#### [WHAT THE TASK ASKS]
Your answer should consist of each line below that includes the word "entering".

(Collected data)
##########
**config.mk**
```make
export PLATFORM = sky130hd
export DESIGN_NAME = address_breakpoint_unit
export DESIGN_NICKNAME = d
export VERILOG_FILES = /design/src/hw/brk_pkg.sv /design/src/hw/addr_match.sv /design/src/hw/address_breakpoint_unit.sv
export SDC_FILE = /design/constraint.sdc
export NUM_CORES = 1
export LEC_CHECK = 0
export ABC_CLOCK_PERIOD_IN_PS = 2200
export BUFFER_PORTS_ARGS = -buffer_cell sky130_fd_sc_hd__buf_4
export CAP_MARGIN = 15
export CORE_MARGIN = 8
export CORE_UTILIZATION = 43
export DETAILED_ROUTE_END_ITERATION = 10
export GPL_TIMING_DRIVEN = 0
export HOLD_SLACK_MARGIN = 0.03
export PLACE_DENSITY = 0.8
export SYNTH_ARGS = -nofsm -noshare
export SYNTH_HDL_FRONTEND = slang
export SYNTH_SLANG_ARGS = --single-unit
```
**constraint.sdc**
```tcl
create_clock -name hclk -period 2.2 [get_ports hclk]
set_input_delay 0.11 -clock hclk [delete_from_list [all_inputs] [get_ports hclk]]
set_output_delay 0.11 -clock hclk [all_outputs]
set_load 0.05 [all_outputs]
```
**src/hw/brk_pkg.sv**
```systemverilog
// constants for the address breakpoint unit
package brk_pkg;
  // register byte offsets on the bus
  localparam logic [7:0] OFF_CTRL   = 8'h00; // enable and active flag
  localparam logic [7:0] OFF_ADDRH  = 8'h04;
  localparam logic [7:0] OFF_ADDRL  = 8'h08;
  localparam logic [7:0] OFF_FLAGC  = 8'h0c; // flag clear enable
  localparam logic [7:0] OFF_IRQST  = 8'h10;
  localparam logic [7:0] OFF_IRQMSK = 8'h14;
  // field positions
  localparam int BIT_ENABLE = 7;
  localparam int BIT_ACTIVE = 6;
  localparam int BIT_FCE    = 7;
  localparam int IRQ_ENTER  = 0;
  localparam int IRQ_EXIT   = 1;
  // vectors, reset values and the break state type
  localparam logic [15:0] VEC_NORMAL  = 16'hfffc;
  localparam logic [15:0] VEC_MONITOR = 16'hfefc;
  localparam logic [7:0]  RST_BYTE    = 8'h00;
  localparam logic [1:0]  RST_IRQ     = 2'h0;
  typedef enum logic [1:0] {ST_RUN, ST_ENTER, ST_BREAK} brk_state_t;
endpackage

```
**src/hw/addr_match.sv**
```systemverilog
// full-width comparator of the program counter against the break address
module addr_match #(
  parameter int AW = 16
) (
  input  wire logic [AW-1:0] pc,
  input  wire logic [AW-1:0] brk_addr,
  input  wire logic          fetch,
  input  wire logic          enable,
  output logic               hit
);
  // only a cpu-generated fetch address counts, data addresses are ignored
  assign hit = enable & fetch & (pc == brk_addr);
endmodule

```
**src/hw/address_breakpoint_unit.sv**
```systemverilog
// address breakpoint unit with ahb-lite register slave
module address_breakpoint_unit
  import brk_pkg::*;
#(
  parameter int AW = 16
) (
  input  wire logic          hclk,
  input  wire logic          hresetn,
  input  wire logic          hsel,
  input  wire logic [31:0]   haddr,
  input  wire logic [1:0]    htrans,
  input  wire logic          hwrite,
  input  wire logic [2:0]    hsize,
  input  wire logic [31:0]   hwdata,
  input  wire logic          hready,
  output logic               hreadyout,
  output logic               hresp,
  output logic [31:0]        hrdata,
  input  wire logic [AW-1:0] cpu_pc,
  input  wire logic          cpu_fetch,
  input  wire logic          cpu_insn_boundary,
  input  wire logic          cpu_rti,
  input  wire logic          monitor_mode,
  input  wire logic          periph_clear_req,
  output logic               breakpoint_request,
  output logic               force_swi,
  output logic [AW-1:0]      break_vector,
  output logic               break_state,
  output logic               watchdog_hold,
  output logic               periph_clear_allow,
  output logic               irq
);
  import brk_pkg::*;

  logic [7:0]  addr_high_reg;
  logic [7:0]  addr_low_reg;
  logic        enable_reg;
  logic        active_reg;
  logic        fce_reg;
  logic [1:0]  irq_status_reg;
  logic [1:0]  irq_mask_reg;
  logic        pend_reg;
  brk_state_t  state_reg;
  brk_state_t  state_next;
  logic        wr_pend_reg;
  logic [7:0]  wr_off_reg;
  logic [31:0] hrdata_reg;
  logic        match_hit;

  // address phase decode
  wire       ap_valid = hsel & hready & htrans[1];
  wire       ap_write = ap_valid & hwrite;
  wire       ap_read  = ap_valid & ~hwrite;
  wire [7:0] ap_off   = haddr[7:0];

  // data phase write strobes
  wire wr_ctrl  = wr_pend_reg && wr_off_reg == OFF_CTRL;
  wire wr_addrh = wr_pend_reg && wr_off_reg == OFF_ADDRH;
  wire wr_addrl = wr_pend_reg && wr_off_reg == OFF_ADDRL;
  wire wr_flagc = wr_pend_reg && wr_off_reg == OFF_FLAGC;
  wire wr_irqst = wr_pend_reg && wr_off_reg == OFF_IRQST;
  wire wr_irqmk = wr_pend_reg && wr_off_reg == OFF_IRQMSK;

  // zero-wait slave, every access answered okay
  assign hreadyout = 1'b1;
  assign hresp     = 1'b0;
  assign hrdata    = hrdata_reg;

  addr_match #(
    .AW(AW)
  ) u_match (
    .pc       (cpu_pc),
    .fetch    (cpu_fetch),
    .brk_addr ({addr_high_reg, addr_low_reg}),
    .enable   (enable_reg),
    .hit      (match_hit)
  );

  // break sources: address hit, or software writing one to the active flag
  wire sw_trigger = wr_ctrl & hwdata[BIT_ACTIVE];
  wire trigger    = (match_hit | sw_trigger) & (state_reg == ST_RUN);
  wire entering   = state_reg == ST_ENTER;
  wire break_done = (state_reg == ST_BREAK) & cpu_rti;

  // the request is held to the next instruction boundary so a software
  // trigger lands just before the next instruction, not mid-instruction
  assign breakpoint_request = match_hit | pend_reg;
  assign force_swi          = entering & cpu_insn_boundary;
  assign break_vector       = monitor_mode ? VEC_MONITOR : VEC_NORMAL;
  assign break_state        = state_reg != ST_RUN;
  assign watchdog_hold      = break_state;
  // suppress peripheral flag clears during break unless enabled
  assign periph_clear_allow = periph_clear_req & (~break_state | fce_reg);
  assign irq                = |(irq_status_reg & irq_mask_reg);

  // break sequencing
  always_comb begin
    state_next = state_reg;
    unique case (state_reg)
      ST_RUN:   if (trigger) state_next = ST_ENTER;
      ST_ENTER: if (cpu_insn_boundary) state_next = ST_BREAK;
      ST_BREAK: if (cpu_rti) state_next = ST_RUN;
    endcase
  end

  always_ff @(posedge hclk or negedge hresetn) begin
    if (!hresetn) begin
      state_reg <= ST_RUN;
      pend_reg  <= 1'b0;
    end else begin
      state_reg <= state_next;
      pend_reg  <= (trigger | pend_reg) & ~force_swi;
    end
  end

  // bus pipeline register for the data phase
  always_ff @(posedge hclk or negedge hresetn) begin
    if (!hresetn) begin
      wr_pend_reg <= 1'b0;
      wr_off_reg  <= RST_BYTE;
    end else begin
      wr_pend_reg <= ap_write;
      wr_off_reg  <= ap_off;
    end
  end

  // break address bytes
  always_ff @(posedge hclk or negedge hresetn) begin
    if (!hresetn) begin
      addr_high_reg <= RST_BYTE;
      addr_low_reg  <= RST_BYTE;
    end else begin
      if (wr_addrh) addr_high_reg <= hwdata[7:0];
      if (wr_addrl) addr_low_reg  <= hwdata[7:0];
    end
  end

  // enable, flag clear enable, active flag; a match beats a clearing write
  always_ff @(posedge hclk or negedge hresetn) begin
    if (!hresetn) begin
      enable_reg <= 1'b0;
      active_reg <= 1'b0;
      fce_reg    <= 1'b0;
    end else begin
      if (wr_ctrl) enable_reg <= hwdata[BIT_ENABLE];
      if (wr_flagc) fce_reg <= hwdata[BIT_FCE];
      if (match_hit) active_reg <= 1'b1;
      else if (wr_ctrl) active_reg <= hwdata[BIT_ACTIVE];
    end
  end

  // sticky events: break entered, break ended; set wins over clear
  wire [1:0] irq_set = {break_done, force_swi};
  always_ff @(posedge hclk or negedge hresetn) begin
    if (!hresetn) begin
      irq_status_reg <= RST_IRQ;
      irq_mask_reg   <= RST_IRQ;
    end else begin
      irq_status_reg <= irq_set | (irq_status_reg & ~({2{wr_irqst}} & hwdata[1:0]));
      if (wr_irqmk) irq_mask_reg <= hwdata[1:0];
    end
  end

  // read mux, unmapped offsets read zero
  logic [31:0] rd_mux;
  always_comb begin
    rd_mux = 32'h0;
    unique case (ap_off)
      OFF_CTRL:   rd_mux = {24'h0, enable_reg, active_reg, 6'h0};
      OFF_ADDRH:  rd_mux = {24'h0, addr_high_reg};
      OFF_ADDRL:  rd_mux = {24'h0, addr_low_reg};
      OFF_FLAGC:  rd_mux = {24'h0, fce_reg, 7'h0};
      OFF_IRQST:  rd_mux = {30'h0, irq_status_reg};
      OFF_IRQMSK: rd_mux = {30'h0, irq_mask_reg};
      default:    rd_mux = 32'h0;
    endcase
  end

  always_ff @(posedge hclk or negedge hresetn) begin
    if (!hresetn) hrdata_reg <= 32'h0;
    else if (ap_read) hrdata_reg <= rd_mux;
  end

  // checks
  a_match_request: assert property (@(posedge hclk) disable iff (!hresetn)
    (enable_reg && cpu_fetch && cpu_pc == {addr_high_reg, addr_low_reg}) |-> breakpoint_request)
    else $error("match without request");
  a_no_match_off: assert property (@(posedge hclk) disable iff (!hresetn)
    (!enable_reg && !pend_reg) |-> !breakpoint_request)
    else $error("request while disabled");
  a_match_sets_flag: assert property (@(posedge hclk) disable iff (!hresetn)
    match_hit |=> active_reg)
    else $error("active flag not set");
  a_vector_select: assert property (@(posedge hclk) disable iff (!hresetn)
    break_vector == (monitor_mode ? 16'hfefc : 16'hfffc))
    else $error("wrong break vector");
  a_swi_enter: assert property (@(posedge hclk) disable iff (!hresetn)
    force_swi |=> state_reg == ST_BREAK)
    else $error("swi without break");
  a_rti_exit: assert property (@(posedge hclk) disable iff (!hresetn)
    (state_reg == ST_BREAK && cpu_rti) |=> !break_state)
    else $error("rti did not end break");
  a_wdog_hold: assert property (@(posedge hclk) disable iff (!hresetn)
    $rose(break_state) |-> watchdog_hold)
    else $error("watchdog runs in break");
  a_sw_trigger: assert property (@(posedge hclk) disable iff (!hresetn)
    (sw_trigger && state_reg == ST_RUN) |=> state_reg == ST_ENTER)
    else $error("software break lost");
  a_clear_gate: assert property (@(posedge hclk) disable iff (!hresetn)
    (break_state && !fce_reg) |-> !periph_clear_allow)
    else $error("clear passed in break");
endmodule

```
==> impl_metrics.json <==
{
  "status": "finished clean",
  "hold_viol_final": 0,
  "synth_top_area_share_pct": 44.5,
  "clockBufferDepth": 2,
  "clk_latency_ns": 0.30,
  "muxShareOfSynthArea_pct": 11.1,
  "cp_cell_sequence": "xor2_1, nor4_2, nand4_1, buf_4, o32a_4, a31oi_1, o31ai_1",
  "viasPerCell": 4.56,
  "tritoncts": "built",
  "layout-drive-gt1-share_pct": 40.8,
  "yosysMostFrequentCell": "dfrtp_1",
  "synth.distinct_cells": 41,
  "n_antenna_cell": 0,
  "grt_pass1_wl_um": 9670,
  "synth_top_family_by_area": "buffers and inverters",
  "worstMarginPinSlew_ns": 0.548,
  "synth_common_cells": "dfrtp_1, buf_4, mux2_2",
  "p_total_w": 0.00230,
  "clock_sinks": 43,
  "synth_xor_area_share_pct": 5.80,
  "gp_congestion": 0.802,
  "ys_seq_area_share_pct": 44.5,
  "drtIter0Drc": 92,
  "endpoint_kind": "flop",
  "slew_violations": 0,
  "grt_usage_pct": 14.2,
  "fin_area_sq_mm": 0.00331,
  "async_flop_share_pct": 100,
  "fmax_ghz": 0.472,
  "io_pins": 151,
  "routedWlPerCell_um": 14.5,
  "drt_pass1_iterations": 4,
  "postRouteAntennaNets": 0,
  "yosys_register_bits": 43,
  "fillers": 457,
  "nets": 434,
  "peakVddDrop_mv": 0.481,
  "synthSimpleGateAreaFrac_pct": 10.9,
  "critPathSlowestCell": "dfrtp_1",
  "power_density_mw_per_mm2": 693,
  "hp-class": "input port to flop",
  "io_buffers": 57,
  "crit_family": "compound AO/OA/AOI/OAI gates",
  "yosys.area_share.adder_pct": 2.07,
  "postPlaceCellArea_sq_mm": 0.00309,
  "rsz0062_at_grt": "no",
  "critPathBufInv": 1,
  "vias": 1859,
  "rows": 27,
  "finalSetupViolations": 0,
  "syn2layout_area_growth_pct": 37.2,
  "start_util_pct": 44.1,
  "avgSynthCellArea_sq_um": 10.9,
  "chipHeight_um": 91.0,
  "drc_errors": 0,
  "crit_type": "flop to flop",
  "netlist_instances": 221,
  "crit_required_ns": 2.36,
  "yosysTopAreaCell": "dfrtp_1",
  "finClkSkew_ns": 0.00738,
  "grt_pass1_vias": 1965,
  "yosys_warnings": 0,
  "final.setup.tns_ns": 0,
  "wl_um": 5910,
  "cp-start-kind": "flop",
  "cp_max_fo": 6,
  "arrival_ns": 2.28,
  "numCtsBuffers": 5,
  "cpPeakStageDelay_ns": 0.40,
  "p_leak_nw": 1.67,
  "syn-cell-area_sq_mm": 0.00242,
  "hold_ws_ns": 0.0513,
  "core-area_sq_mm": 0.00547,
  "synth_edf_count": 0,
  "htreeDepth": 2,
  "clk_pin_slew_ns": 0.08,
  "dieArea_sq_mm": 0.00827,
  "synth_flop_cell": "dfrtp_1",
  "synth_compound_area_share_pct": 10.3,
  "post-dp-hpwl_um": 4730,
  "grt_max_degree": 44,
  "drv_cap": 0,
  "fin_crit_ns": 2.12,
  "antenna_found_initial": 0,
  "slew_headroom_pct": 63.5,
  "cts_root_buf": "clkbuf_8",
  "die_w_um": 91.0,
  "min_period_over_period_pct": 96.4,
  "overflow": 0,
  "yosys-top-cells-area": "dfrtp_1, buf_4, mux2_2"
}
==> layout by cell type, fill, tap and decap left out, types with 2 or more instances in the layout <==
master and n:
dfrtp_1 43, xor2_1 12, a21oi_1 3, o21ai_0 3
o31ai_1 9, xnor2_1 4, nor4_1 3, mux2_2 21
nand3_1 3, clkbuf_8 6, a22o_1 2, inv_1 9
a22oi_1 6, conb_1 41, nor3b_1 2, nand4b_1 2
ha_1 4, nor2_1 5, nand2_1 15, nor2b_1 5
a31oi_1 2, clkbuf_1 3, buf_4 101, dlygate4sd3_1 9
##########
#### [THE ANSWER]
  wire entering   = state_reg == ST_ENTER;
  assign force_swi          = entering & cpu_insn_boundary;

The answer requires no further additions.